The Miriam and Ira D. Wallach Art Gallery at Columbia University in New York City will present the exhibition Posing Modernity: The Black Model from Manet and Matisse to Today, a sweeping re-examination of the history of modern art. On view October 24, 2018 – February 10, 2019 at the Wallach, located in Columbia’s Lenfest Center for the Arts on 125th Street west of Broadway, the exhibition presents more than 100 works of art from the mid-19th century to today, on loan from more than 40 public and private collections. Created by artists from Édouard Manet, Edgar Degas, and Henri Matisse to Romare Bearden, and Mickalene Thomas, the works show how the representation of the black female figure has been central to the development of art for the past 150 years.

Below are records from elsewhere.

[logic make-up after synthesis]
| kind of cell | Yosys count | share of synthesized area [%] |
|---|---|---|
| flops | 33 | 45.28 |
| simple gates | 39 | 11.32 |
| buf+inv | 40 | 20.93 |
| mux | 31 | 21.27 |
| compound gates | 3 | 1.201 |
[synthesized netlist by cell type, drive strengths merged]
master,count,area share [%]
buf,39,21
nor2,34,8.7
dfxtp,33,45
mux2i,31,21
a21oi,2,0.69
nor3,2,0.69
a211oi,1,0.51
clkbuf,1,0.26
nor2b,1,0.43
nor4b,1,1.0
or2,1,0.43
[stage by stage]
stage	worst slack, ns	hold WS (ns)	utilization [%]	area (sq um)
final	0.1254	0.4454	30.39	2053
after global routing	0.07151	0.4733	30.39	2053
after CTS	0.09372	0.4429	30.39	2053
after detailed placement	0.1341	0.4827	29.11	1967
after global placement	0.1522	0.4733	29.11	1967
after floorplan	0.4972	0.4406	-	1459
==> design.v <==
`default_nettype none
module dff (q, d, clk, rst);
    output wire        q;
    input wire         d;
    input wire         clk;
    input wire         rst;
    reg            state;
    assign #(1) q = state;
    always @(posedge clk) begin
      state = rst? 0 : d;
    end
endmodule
`default_nettype wire
`default_nettype none
module id_ex(   clk, rst,
                nop_d, nop_x, Rd_d, Rd_x,
                RegWrite_d, RegWrite_x,
                RsData_d, RtData_d, Imm_d, opcode_d, func_d, currPC_d,
                RsData_x, RtData_x, Imm_x, opcode_x, func_x, currPC_x,
                MemRead_d, MemWrite_d, MemToReg_d, branch_d, savePC_d, resultSel_d,
                MemRead_x, MemWrite_x, MemToReg_x, branch_x, savePC_x, resultSel_x,
                branchTaken,
                halt_d, halt_x, stall
            );
input wire clk, rst, nop_d, halt_d, branchTaken, stall;
output wire nop_x, halt_x;
input wire [2:0] Rd_d;
output wire [2:0] Rd_x;
input wire RegWrite_d;
output wire RegWrite_x;
input wire [15:0] RsData_d, RtData_d, Imm_d, currPC_d;
output wire [15:0] RsData_x, RtData_x, Imm_x, currPC_x;
input wire [4:0] opcode_d;
output wire [4:0] opcode_x;
input wire [1:0] func_d, resultSel_d;
output wire [1:0] func_x, resultSel_x;
input wire MemRead_d, MemWrite_d, MemToReg_d, branch_d, savePC_d;
output wire MemRead_x, MemWrite_x, MemToReg_x, branch_x, savePC_x;
wire halt = (branchTaken) ? 1'b0 : halt_d;
dff HaltDX (.d(stall ? halt_x : halt), .q(halt_x), .clk(clk), .rst(rst));
dff RsDX[15:0]  (.d(stall ? RsData_x : RsData_d), .q(RsData_x), .clk(clk), .rst(rst));
dff RtDX[15:0]  (.d(stall ? RtData_x : RtData_d), .q(RtData_x), .clk(clk), .rst(rst));
dff ImmDX[15:0] (.d(stall ? Imm_x : Imm_d), .q(Imm_x), .clk(clk), .rst(rst));
dff PCDX[15:0]  (.d(stall ? currPC_x : currPC_d), .q(currPC_x), .clk(clk), .rst(rst));
dff OpDX[4:0]   (.d(stall ? opcode_x : opcode_d), .q(opcode_x), .clk(clk), .rst(rst));
dff funcDX[1:0]   (.d(stall ? func_x : func_d), .q(func_x), .clk(clk), .rst(rst));
dff reSelDX[1:0]  (.d(stall ? resultSel_x : resultSel_d), .q(resultSel_x), .clk(clk), .rst(rst));
dff MemReadDX   (.d(stall ? 1'b0 : MemRead_d), .q(MemRead_x), .clk(clk), .rst(rst));
dff MemWriteDX  (.d(stall ? 1'b0 : MemWrite_d), .q(MemWrite_x), .clk(clk), .rst(rst | halt_x));
dff MemToRegDX  (.d(stall ? 1'b0 : MemToReg_d), .q(MemToReg_x), .clk(clk), .rst(rst));
dff branchDX    (.d(stall ? branch_x : branch_d), .q(branch_x), .clk(clk), .rst(rst));
dff savePcDX    (.d(stall ? 1'b0 : savePC_d), .q(savePC_x), .clk(clk), .rst(rst));
dff RegWriteDX  (.q(RegWrite_x), .d(stall ? 1'b0 : RegWrite_d), .clk(clk), .rst(rst));
dff RdDX [2:0]  (.q(Rd_x), .d(stall ? 3'b000 : Rd_d), .clk(clk), .rst(rst));
dff nopDX       (.d(stall ? 1'b1 : nop_d), .q(nop_x), .clk(clk), .rst(rst));
endmodule
`default_nettype wire
==> run.sh <==
#!/bin/bash
# OpenROAD 26Q1-2900-gdf79404cd8, Yosys 0.63+post, stock flow scripts
make -C /OpenROAD-flow-scripts/flow DESIGN_CONFIG=/design/flow/config.mk WORK_HOME=/design/flow/orfs finish
==> config.mk <==
export PLATFORM = sky130hd
export DESIGN_NAME = id_ex
export DESIGN_NICKNAME = id_ex
export VERILOG_FILES = /design/flow/design.v
export SDC_FILE = /design/flow/constraint.sdc
export NUM_CORES = 4
export LEC_CHECK = 1
export CORE_UTILIZATION = 50
==> constraint.sdc <==
current_design id_ex

set clk_period 1.0
set clk_io_pct 0.2

create_clock -name clk0 -period $clk_period [get_ports {clk}]

set non_clock_inputs [all_inputs -no_clocks]
set_input_delay [expr $clk_period * $clk_io_pct] -clock clk0 $non_clock_inputs
set_output_delay [expr $clk_period * $clk_io_pct] -clock clk0 [all_outputs]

Cover of the forthcoming exhibition catalog by Denise Murrell, for "Posing Modernity The Black Model from Manet and Matisse to Today" (Yale University Press).

Posing Modernity is co-organized by the Wallach and the Musée d’Orsay, Paris. Columbia’s presentation is curated by Denise Murrell, the Wallach’s Ford Foundation Postdoctoral Research Scholar.

After being shown at the Wallach, Posing Modernity will be expanded to include other works and will be presented as Le Modèle noir de Géricault à Matisse at the Musée d'Orsay, from March 26 to July 14, 2019.

In New York, the presentation focuses specifically on the black female figure, beginning with Edouard Manet’s 1860s portrayals of Laure, the model who posed as the maid in Olympia. In Paris, a broader and expanded treatment of the black figure begins with portaits by Marie-Guillemine Benoist and Jean-Louis André Théodore Géricault at the start of the 19th century.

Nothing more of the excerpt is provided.